▶ TASK OBJECTIVE
Set down exactly the lines below, from the one containing "logic [ADDR_W-1:0] last_blocked;" through the final line, and include no others.

▶ SOURCE DATA
--- src/hdl/pft_pkg.sv ---
// pft_pkg: shared types, widths and codes for the prefix filter table
// no dependencies; used by every module under hdl
package pft_pkg;

   localparam int TABLE_DEPTH = 64;
   localparam int CNT_W = $clog2(TABLE_DEPTH + 1);
   localparam int ADDR_W = 32;
   localparam int LEN_W = 6;
   localparam int IDX_W = 6;
   localparam int STATUS_W = 3;
   localparam int COUNT_OUT_W = 7;
   localparam int MODE_W = 2;
   localparam int REQ_DATA_W = 48;
   localparam int RSP_DATA_W = 80;
   localparam int MAX_LEN = 32;

   // item kinds
   localparam logic [MODE_W-1:0] MODE_ADD = 2'd0;
   localparam logic [MODE_W-1:0] MODE_CHECK = 2'd1;
   localparam logic [MODE_W-1:0] MODE_CLEAR = 2'd2;
   localparam logic [MODE_W-1:0] MODE_READ = 2'd3;

   // result status codes
   localparam logic [STATUS_W-1:0] STATUS_OK = 3'd0;
   localparam logic [STATUS_W-1:0] STATUS_BAD_PREFIX = 3'd1;
   localparam logic [STATUS_W-1:0] STATUS_COVERS = 3'd2;
   localparam logic [STATUS_W-1:0] STATUS_FULL = 3'd3;
   localparam logic [STATUS_W-1:0] STATUS_BAD_INDEX = 3'd4;

   // one table entry as held by a cell
   typedef struct packed {
      logic              valid;
      logic              allow;
      logic [ADDR_W-1:0] prefix;
      logic [ADDR_W-1:0] mask;
      logic [31:0]       hits;
      logic [ADDR_W-1:0] last_blocked;
   } entry_type;

   // per-cell update strobes
   typedef struct packed {
      logic shift;
      logic clear;
      logic hit;
   } cell_ctl_type;

   typedef struct packed {
      logic [2:0]        pad;
      logic [IDX_W-1:0]  entry_index;
      logic              allow_flag;
      logic [LEN_W-1:0]  prefix_len;
      logic [ADDR_W-1:0] address;
   } req_data_type;

   typedef struct packed {
      logic [3:0]             pad;
      logic [COUNT_OUT_W-1:0] entry_count;
      logic [ADDR_W-1:0]      last_blocked_address;
      logic [31:0]            hit_count;
      logic                   matched;
      logic                   blocked;
      logic [STATUS_W-1:0]    status;
   } rsp_data_type;

endpackage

▶ SOLUTION TO THIS EXERCISE
      logic [ADDR_W-1:0] last_blocked;
   } entry_type;

   // per-cell update strobes
   typedef struct packed {
      logic shift;
      logic clear;
      logic hit;
   } cell_ctl_type;

   typedef struct packed {
      logic [2:0]        pad;
      logic [IDX_W-1:0]  entry_index;
      logic              allow_flag;
      logic [LEN_W-1:0]  prefix_len;
      logic [ADDR_W-1:0] address;
   } req_data_type;

   typedef struct packed {
      logic [3:0]             pad;
      logic [COUNT_OUT_W-1:0] entry_count;
      logic [ADDR_W-1:0]      last_blocked_address;
      logic [31:0]            hit_count;
      logic                   matched;
      logic                   blocked;
      logic [STATUS_W-1:0]    status;
   } rsp_data_type;

endpackage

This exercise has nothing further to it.